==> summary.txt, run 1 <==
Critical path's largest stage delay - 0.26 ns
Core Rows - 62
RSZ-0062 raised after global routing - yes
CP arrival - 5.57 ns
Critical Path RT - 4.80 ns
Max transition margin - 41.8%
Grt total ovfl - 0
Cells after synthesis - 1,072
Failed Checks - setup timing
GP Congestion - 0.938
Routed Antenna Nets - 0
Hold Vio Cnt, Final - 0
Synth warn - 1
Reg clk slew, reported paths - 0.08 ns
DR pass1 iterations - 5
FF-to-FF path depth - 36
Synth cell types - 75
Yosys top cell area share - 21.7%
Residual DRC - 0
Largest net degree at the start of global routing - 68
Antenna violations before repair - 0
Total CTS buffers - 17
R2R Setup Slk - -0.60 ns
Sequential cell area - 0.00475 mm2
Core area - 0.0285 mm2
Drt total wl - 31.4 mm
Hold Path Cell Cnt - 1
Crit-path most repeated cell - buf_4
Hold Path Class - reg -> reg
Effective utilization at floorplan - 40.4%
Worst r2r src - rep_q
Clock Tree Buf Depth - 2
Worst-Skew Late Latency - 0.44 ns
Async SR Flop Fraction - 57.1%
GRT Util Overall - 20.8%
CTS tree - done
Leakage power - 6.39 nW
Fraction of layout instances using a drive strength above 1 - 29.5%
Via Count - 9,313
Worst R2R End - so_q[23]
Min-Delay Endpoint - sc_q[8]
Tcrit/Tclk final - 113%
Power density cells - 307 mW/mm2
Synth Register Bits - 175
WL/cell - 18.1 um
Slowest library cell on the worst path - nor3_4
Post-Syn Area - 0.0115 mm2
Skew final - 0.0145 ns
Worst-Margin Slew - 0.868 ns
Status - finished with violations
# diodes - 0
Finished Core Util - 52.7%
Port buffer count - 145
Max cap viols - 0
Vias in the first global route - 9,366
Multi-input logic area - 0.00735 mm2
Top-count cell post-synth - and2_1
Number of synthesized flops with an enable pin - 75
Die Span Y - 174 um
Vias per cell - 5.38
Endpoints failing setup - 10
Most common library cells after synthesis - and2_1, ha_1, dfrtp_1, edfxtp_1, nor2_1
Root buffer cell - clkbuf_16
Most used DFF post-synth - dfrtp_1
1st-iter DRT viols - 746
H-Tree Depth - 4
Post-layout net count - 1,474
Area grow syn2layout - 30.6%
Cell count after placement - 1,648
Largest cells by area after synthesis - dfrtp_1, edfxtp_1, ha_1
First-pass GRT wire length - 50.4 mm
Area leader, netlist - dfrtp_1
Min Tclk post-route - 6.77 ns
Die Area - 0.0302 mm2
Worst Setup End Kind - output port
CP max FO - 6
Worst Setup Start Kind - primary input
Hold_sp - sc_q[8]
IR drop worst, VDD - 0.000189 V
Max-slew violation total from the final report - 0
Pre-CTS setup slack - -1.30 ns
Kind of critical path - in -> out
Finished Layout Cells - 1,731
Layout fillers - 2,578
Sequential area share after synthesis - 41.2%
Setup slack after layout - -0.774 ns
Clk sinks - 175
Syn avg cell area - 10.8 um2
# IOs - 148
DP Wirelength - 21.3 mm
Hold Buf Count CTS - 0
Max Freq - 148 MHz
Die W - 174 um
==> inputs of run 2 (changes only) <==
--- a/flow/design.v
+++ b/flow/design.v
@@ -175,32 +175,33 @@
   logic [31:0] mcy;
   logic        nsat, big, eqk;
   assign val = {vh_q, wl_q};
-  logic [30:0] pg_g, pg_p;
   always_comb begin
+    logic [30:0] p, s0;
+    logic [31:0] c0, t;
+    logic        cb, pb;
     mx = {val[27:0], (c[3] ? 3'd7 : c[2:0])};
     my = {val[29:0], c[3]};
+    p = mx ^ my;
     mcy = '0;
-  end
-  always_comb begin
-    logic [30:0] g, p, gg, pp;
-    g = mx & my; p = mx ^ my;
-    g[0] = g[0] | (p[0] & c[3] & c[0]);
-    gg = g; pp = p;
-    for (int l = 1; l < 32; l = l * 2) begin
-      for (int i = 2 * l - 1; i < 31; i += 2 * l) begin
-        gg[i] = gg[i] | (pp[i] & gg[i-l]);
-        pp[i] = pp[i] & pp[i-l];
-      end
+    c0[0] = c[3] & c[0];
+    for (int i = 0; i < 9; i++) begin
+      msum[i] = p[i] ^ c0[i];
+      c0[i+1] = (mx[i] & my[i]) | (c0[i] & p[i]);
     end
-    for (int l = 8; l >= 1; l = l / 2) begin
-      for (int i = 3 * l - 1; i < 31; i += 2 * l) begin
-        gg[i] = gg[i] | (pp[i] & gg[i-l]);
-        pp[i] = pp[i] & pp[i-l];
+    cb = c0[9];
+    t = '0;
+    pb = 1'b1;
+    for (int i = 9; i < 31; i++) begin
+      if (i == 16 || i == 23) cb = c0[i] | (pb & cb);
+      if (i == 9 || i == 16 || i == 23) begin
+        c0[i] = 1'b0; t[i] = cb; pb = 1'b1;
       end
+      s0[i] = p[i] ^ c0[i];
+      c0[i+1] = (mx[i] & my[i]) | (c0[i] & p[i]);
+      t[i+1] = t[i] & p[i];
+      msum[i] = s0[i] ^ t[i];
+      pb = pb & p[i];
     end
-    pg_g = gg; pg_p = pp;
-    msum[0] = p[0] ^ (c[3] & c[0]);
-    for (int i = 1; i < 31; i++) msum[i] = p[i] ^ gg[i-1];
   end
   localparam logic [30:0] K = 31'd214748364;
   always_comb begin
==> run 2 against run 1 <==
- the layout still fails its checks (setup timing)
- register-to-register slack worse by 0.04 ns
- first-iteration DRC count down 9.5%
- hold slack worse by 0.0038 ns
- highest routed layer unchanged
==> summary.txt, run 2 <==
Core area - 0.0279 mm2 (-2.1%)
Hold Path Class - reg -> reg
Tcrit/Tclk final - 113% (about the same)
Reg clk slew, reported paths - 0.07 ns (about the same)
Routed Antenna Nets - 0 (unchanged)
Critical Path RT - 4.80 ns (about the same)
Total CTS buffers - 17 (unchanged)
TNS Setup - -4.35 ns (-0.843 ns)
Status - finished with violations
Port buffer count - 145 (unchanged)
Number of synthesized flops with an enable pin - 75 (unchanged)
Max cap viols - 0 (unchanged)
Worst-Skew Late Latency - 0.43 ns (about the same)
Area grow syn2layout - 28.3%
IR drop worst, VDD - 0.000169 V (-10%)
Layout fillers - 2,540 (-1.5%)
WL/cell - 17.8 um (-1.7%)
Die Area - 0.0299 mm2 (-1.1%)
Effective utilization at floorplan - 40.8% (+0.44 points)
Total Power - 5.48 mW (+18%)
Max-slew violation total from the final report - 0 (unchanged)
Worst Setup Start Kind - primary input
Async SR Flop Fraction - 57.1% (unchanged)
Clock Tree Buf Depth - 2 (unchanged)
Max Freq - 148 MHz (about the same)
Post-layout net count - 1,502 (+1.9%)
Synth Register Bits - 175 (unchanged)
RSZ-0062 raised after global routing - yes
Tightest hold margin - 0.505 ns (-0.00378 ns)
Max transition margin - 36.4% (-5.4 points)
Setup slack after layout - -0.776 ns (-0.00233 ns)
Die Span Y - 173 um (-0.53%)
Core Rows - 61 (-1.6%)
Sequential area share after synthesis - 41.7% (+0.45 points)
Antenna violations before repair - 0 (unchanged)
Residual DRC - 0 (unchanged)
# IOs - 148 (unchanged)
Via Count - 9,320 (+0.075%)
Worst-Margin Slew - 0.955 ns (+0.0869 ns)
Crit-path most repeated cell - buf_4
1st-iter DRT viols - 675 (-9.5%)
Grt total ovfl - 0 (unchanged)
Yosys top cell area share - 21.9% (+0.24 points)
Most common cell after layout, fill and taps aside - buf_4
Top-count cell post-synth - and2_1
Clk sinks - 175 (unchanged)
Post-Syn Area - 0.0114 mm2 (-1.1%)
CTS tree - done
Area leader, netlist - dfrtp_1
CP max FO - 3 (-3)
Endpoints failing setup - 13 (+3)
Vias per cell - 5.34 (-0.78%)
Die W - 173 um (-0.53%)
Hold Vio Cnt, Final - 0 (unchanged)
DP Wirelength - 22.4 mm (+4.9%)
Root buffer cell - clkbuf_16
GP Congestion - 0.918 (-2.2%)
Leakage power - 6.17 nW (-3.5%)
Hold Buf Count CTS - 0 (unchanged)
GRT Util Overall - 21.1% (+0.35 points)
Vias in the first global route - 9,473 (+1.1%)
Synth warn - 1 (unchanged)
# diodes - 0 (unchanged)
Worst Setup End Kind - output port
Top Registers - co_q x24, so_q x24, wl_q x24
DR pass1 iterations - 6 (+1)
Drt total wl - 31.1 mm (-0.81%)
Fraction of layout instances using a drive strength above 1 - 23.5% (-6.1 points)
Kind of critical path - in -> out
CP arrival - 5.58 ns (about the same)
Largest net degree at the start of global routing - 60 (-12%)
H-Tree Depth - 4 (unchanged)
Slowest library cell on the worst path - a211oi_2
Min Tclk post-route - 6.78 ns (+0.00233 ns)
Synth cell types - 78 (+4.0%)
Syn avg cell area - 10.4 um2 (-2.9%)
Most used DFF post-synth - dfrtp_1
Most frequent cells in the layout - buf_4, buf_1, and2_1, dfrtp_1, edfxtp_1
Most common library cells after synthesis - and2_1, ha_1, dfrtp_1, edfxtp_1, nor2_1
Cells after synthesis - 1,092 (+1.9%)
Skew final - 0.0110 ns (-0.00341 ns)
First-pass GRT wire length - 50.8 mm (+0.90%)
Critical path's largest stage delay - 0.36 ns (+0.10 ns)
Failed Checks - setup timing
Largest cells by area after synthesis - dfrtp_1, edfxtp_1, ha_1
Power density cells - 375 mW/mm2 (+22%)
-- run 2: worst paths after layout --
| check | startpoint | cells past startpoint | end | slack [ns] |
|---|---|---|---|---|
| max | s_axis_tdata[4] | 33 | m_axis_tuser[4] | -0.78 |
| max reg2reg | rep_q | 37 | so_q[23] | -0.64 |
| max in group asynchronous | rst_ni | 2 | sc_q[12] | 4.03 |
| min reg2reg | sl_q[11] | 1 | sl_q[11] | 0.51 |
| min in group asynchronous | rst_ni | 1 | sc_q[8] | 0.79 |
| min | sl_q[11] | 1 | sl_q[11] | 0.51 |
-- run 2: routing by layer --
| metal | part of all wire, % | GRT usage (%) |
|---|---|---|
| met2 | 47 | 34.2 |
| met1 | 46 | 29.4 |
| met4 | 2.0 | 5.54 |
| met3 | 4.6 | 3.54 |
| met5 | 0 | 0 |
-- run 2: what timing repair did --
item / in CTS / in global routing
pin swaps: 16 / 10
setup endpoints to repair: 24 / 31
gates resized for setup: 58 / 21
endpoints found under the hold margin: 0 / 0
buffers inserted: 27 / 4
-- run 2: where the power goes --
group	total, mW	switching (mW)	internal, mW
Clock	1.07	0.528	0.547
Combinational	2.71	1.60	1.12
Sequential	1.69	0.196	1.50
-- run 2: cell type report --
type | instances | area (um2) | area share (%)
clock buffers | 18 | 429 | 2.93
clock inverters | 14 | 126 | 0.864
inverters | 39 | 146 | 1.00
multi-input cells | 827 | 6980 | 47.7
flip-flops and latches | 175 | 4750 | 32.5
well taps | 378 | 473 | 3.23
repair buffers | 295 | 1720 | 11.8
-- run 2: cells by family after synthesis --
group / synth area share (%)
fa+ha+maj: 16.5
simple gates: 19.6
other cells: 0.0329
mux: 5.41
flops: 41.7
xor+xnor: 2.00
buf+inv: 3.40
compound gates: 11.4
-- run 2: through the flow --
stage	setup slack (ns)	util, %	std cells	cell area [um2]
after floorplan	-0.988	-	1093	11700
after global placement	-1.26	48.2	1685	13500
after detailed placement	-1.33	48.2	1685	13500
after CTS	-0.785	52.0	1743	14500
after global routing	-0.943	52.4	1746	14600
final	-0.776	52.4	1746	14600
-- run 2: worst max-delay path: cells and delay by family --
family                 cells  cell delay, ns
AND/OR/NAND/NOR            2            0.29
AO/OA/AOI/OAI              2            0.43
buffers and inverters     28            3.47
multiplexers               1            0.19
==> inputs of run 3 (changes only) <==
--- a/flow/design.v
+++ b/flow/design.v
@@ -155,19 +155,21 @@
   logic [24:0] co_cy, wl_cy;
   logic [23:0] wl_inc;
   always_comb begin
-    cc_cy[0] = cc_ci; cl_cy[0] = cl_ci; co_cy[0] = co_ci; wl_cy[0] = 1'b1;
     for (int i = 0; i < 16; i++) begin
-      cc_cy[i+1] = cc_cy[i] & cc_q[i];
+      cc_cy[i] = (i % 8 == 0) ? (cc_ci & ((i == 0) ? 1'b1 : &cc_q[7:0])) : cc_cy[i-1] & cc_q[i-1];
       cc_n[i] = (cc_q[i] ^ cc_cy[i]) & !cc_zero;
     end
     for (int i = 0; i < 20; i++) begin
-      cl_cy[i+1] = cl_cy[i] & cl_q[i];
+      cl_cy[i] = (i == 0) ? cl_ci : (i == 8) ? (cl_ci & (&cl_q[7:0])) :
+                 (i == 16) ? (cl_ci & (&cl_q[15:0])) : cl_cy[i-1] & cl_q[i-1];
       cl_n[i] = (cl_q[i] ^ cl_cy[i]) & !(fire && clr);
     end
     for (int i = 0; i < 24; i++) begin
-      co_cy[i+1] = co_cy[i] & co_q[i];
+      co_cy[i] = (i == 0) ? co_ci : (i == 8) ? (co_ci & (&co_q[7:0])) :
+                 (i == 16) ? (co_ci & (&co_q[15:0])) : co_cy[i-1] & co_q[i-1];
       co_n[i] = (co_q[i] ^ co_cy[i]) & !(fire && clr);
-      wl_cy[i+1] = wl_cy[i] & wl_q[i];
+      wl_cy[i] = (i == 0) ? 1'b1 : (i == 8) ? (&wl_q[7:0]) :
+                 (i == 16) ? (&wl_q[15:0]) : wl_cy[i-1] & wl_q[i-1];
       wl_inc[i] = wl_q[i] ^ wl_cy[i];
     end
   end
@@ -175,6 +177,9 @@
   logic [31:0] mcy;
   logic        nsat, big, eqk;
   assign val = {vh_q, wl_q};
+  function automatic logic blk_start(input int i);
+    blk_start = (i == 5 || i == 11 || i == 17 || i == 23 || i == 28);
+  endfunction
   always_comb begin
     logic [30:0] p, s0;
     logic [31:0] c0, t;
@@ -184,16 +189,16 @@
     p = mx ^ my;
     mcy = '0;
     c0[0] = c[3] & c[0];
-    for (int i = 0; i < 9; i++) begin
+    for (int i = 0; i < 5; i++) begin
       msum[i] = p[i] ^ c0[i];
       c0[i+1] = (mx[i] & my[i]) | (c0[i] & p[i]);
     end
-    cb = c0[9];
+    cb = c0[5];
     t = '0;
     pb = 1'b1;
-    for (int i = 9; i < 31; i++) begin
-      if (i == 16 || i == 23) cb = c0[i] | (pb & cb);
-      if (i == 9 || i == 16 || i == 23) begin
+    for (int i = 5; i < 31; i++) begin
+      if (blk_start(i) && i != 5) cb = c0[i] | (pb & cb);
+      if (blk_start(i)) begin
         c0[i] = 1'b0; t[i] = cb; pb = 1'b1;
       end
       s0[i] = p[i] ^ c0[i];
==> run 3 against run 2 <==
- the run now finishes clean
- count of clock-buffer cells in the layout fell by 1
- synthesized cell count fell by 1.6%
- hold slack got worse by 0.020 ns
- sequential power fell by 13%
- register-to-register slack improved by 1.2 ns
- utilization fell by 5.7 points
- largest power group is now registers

** Activity **
Repeat exactly the lines of the listing from its first line through the line that holds "Cells after synthesis - 1,072". Nothing else should appear.

** Expected answer **
==> summary.txt, run 1 <==
Critical path's largest stage delay - 0.26 ns
Core Rows - 62
RSZ-0062 raised after global routing - yes
CP arrival - 5.57 ns
Critical Path RT - 4.80 ns
Max transition margin - 41.8%
Grt total ovfl - 0
Cells after synthesis - 1,072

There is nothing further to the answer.